Saddled by Biden’s sagging poll numbers and intra-party wrangling that has gridlocked the president’s domestic spending agenda, McAuliffe has attempted to tether his opponent to Donald Trump, a polarizing figure in voter-rich northern suburbs.
Youngkin has mostly avoided the subject of Trump while embracing many of his tactics, a strategy many Republican strategists believe could be a model for midterm elections next year.
Polls showed an unexpectedly close race in a state that has trended Democratic since the election of Barack Obama in 2008. A loss in a state Biden won by nearly 10 points in 2020 would be deeply alarming for a party already bracing for a difficult challenge next year.

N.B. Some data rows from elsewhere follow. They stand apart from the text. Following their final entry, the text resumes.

--- flow/design.v ---
module ALU(
	input wire[31:0]op1,
	input wire[31:0]op2,
	input wire[2:0]sel,
	output reg[31:0]res,
	output ZF
);
	reg [31:0]ALU_Resultados;
	wire [8:0]tmp;
	assign res = ALU_Resultados;
	assign tmp = {1'b0,op1} + {1'b0,op2};
	assign ZF = tmp[8];
always@(*)
	begin
	case(sel)
	   3'b010:  
	      ALU_Resultados = op1 & op2;
	   3'b011:  
	      ALU_Resultados = op1 | op2;
	   3'b000:  
	      ALU_Resultados = op1 + op2;
	   3'b001:  
	      ALU_Resultados = op1 - op2;
	   3'b101:  
	      ALU_Resultados = (op1 < op2) ? 1 : 0;
	   3'b100:  
	      ALU_Resultados = ~(op1 | op2);
	   default: 
		  ALU_Resultados = 32'dx;  
	endcase
end
endmodule
`/design/flow/run.sh`:
```
#!/bin/bash
# OpenROAD 26Q1-2900-gdf79404cd8, Yosys 0.63+post, stock flow scripts
make -C /OpenROAD-flow-scripts/flow DESIGN_CONFIG=/design/flow/config.mk WORK_HOME=/design/flow/orfs finish
```
`/design/flow/config.mk`:
```
export PLATFORM = sky130hd
export DESIGN_NAME = Mux
export DESIGN_NICKNAME = Mux
export VERILOG_FILES = /design/flow/design.v
export SDC_FILE = /design/flow/constraint.sdc
export NUM_CORES = 4
export LEC_CHECK = 1
export CORE_AREA = 10 10 70 70
export DIE_AREA = 0 0 80 80
```
`/design/flow/constraint.sdc`:
```
current_design Mux

set clk_period 1.0
set clk_io_pct 0.2

create_clock -name clk0 -period $clk_period

set non_clock_inputs [all_inputs -no_clocks]
set_input_delay [expr $clk_period * $clk_io_pct] -clock clk0 $non_clock_inputs
set_output_delay [expr $clk_period * $clk_io_pct] -clock clk0 [all_outputs]
```
`/design/flow/design.v`:
```
module Mux(
	input wire[31:0]OP1,
	input wire[31:0]OP2,
	input wire selM,
	output reg[31:0]res
);
always @* begin
    if (selM == 1'b0) 
        res= OP1;  
    else                
        res = OP2; 
end
endmodule
```
==> out/qor.yml <==
status: "complete, but fails checks"
violations: "negative setup slack"
peakVddDrop_uv: 173
viasPerCell: 3.80
die_w_um: 80
final.min_clock_period_ns: 1.18
relSlewSlack_pct: 95.9
rsz0062_at_grt: "true"
detail_route.wl_per_cell_um: 14.8
holdPathEnd: "res[24]"
ys_cells: 36
antenna_found_initial: 0
max_cap_violations: 0
crit_chain: "buf_12, buf_12, buf_8, mux2_4, buf_6"
fin_util_pct: 49.7
timing.final.ws_setup_ns: -0.175
clock_buffers: 0
remaining_drc_errors: 0
seqCellArea_um2: 0
coreArea_um2: 3420
drt_wl_total_mm: 2.85
track_usage_pct: 7.87
first_pass_iters: 2
port_buffers: 97
grt_max_degree: 8
core_util_floorplan_pct: 15.9
logic_area_um2: 480
area_delta_synth_final_pct: 212
crit_arrival_ns: 0.98
overflow: 0
warning_count: 34
required_ns: 0.80
die_h_um: 80
critPathMostFrequentCell: "buf_12"
boundaryPins: 97
hold_path.class: "input port to output port"
holdBufCountCts: 0
crit_buf_inv: 4
finalMaxSlewViolations: 0
place_congestion: 0.760
critPathKind: "input port to output port"
grt_pass1_wl_mm: 4.15
p_per_area_nw_per_um2: 389
hp-start: "OP1[24]"
finalHoldViolCount: 0
cp_slowest_cell: "mux2_4"
synthesis.area_um2: 544
diodes: 0
cp-start-kind: "input port"
cp_max_fo: 7
die_area_um2: 6400
layout-drive-gt1-share_pct: 56.2
slowest_delay_ns: 0.30
path_delay_family: "buffers and inverters"
num-fill-cells: 327
first_iter_violations: 4
vias: 730
ant_nets: 0
setup_viol: 32
synth_cell_types: 4
worst_slew_pin_slew_ns: 0.0611
finalCritPeriodShare_pct: 118
power_uw: 660
yosysSeqAreaShare_pct: 0
yosys_warnings: 1
leakage_uw: 0.000990
flops: 0
postSynthAreaPerCell_um2: 15.1
synth_cells: 36
grt_pass1_vias: 824
max_freq_mhz: 851
dp_hpwl_mm: 2.40
rows: 21
min_path_cells: 3
yosys_area_um2: 544
cp-end-kind: "output port"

On Monday, the last day of dueling events, McAuliffe continued to hammer Youngkin over his connections to Trump, warning darkly that a Republican win in Virginia could help pave the way for a Trump comeback in 2024. But then he went further.
“Guess how Glenn Youngkin is finishing his campaign?” the former governor, 64, told a crowd in Fairfax. “He is doing an event with Donald Trump here in Virginia.”

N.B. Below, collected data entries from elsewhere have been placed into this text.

[design/flow/config.mk]
export PLATFORM = sky130hd
export DESIGN_NAME = Add
export DESIGN_NICKNAME = Add
export VERILOG_FILES = /design/flow/design.v
export SDC_FILE = /design/flow/constraint.sdc
export NUM_CORES = 4
export LEC_CHECK = 1
export CORE_AREA = 10 10 85 85
export DIE_AREA = 0 0 95 95
[design/flow/constraint.sdc]
current_design Add

set clk_period 18.1
set clk_io_pct 0.2

create_clock -name clk0 -period $clk_period

set non_clock_inputs [all_inputs -no_clocks]
set_input_delay [expr $clk_period * $clk_io_pct] -clock clk0 $non_clock_inputs
set_output_delay [expr $clk_period * $clk_io_pct] -clock clk0 [all_outputs]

That was a lie. Trump was not in Virginia, though he did boost the Republican candidate with a tele-rally. Youngkin did not participate.
Youngkin, 54, a former private equity executive and political newcomer, closed his campaign with a final attempt to harness parents’ anger over school closures, mask mandates and what their children are learning, and turn it into an election night upset.
Asked why education had become a central factor in Youngkin’s stronger-than-expected showing, Larry Sabato of the Center for Politics at the University of Virginia said: “One of the candidates decided it was his ticket to the governor’s mansion and he may well be right.”
Speaking to MSNBC, Sabato pointed to the core of Youngkin’s appeal on education: a promise to ban critical race theory in schools. Critical race theory, or CRT, is an academic discipline that examines the ways in which racism operates in US laws and society. It is not taught in Virginia schools, regardless of Youngkin’s promise to ban it.
“The operative word is not critical,” Sabato said. “And it’s not theory. It’s race. What a shock, huh? Race. That is what matters. And that’s why it’s sticks.
“There’s a lot of, we can call it white backlash, white resistance, whatever you want to call it. It has to do with race. And so we live in a post-factual era … It doesn’t matter that [CRT] isn’t taught in Virginia schools. It’s this generalised attitude that whites are being put upon and we’ve got to do something about it. We being white voters.”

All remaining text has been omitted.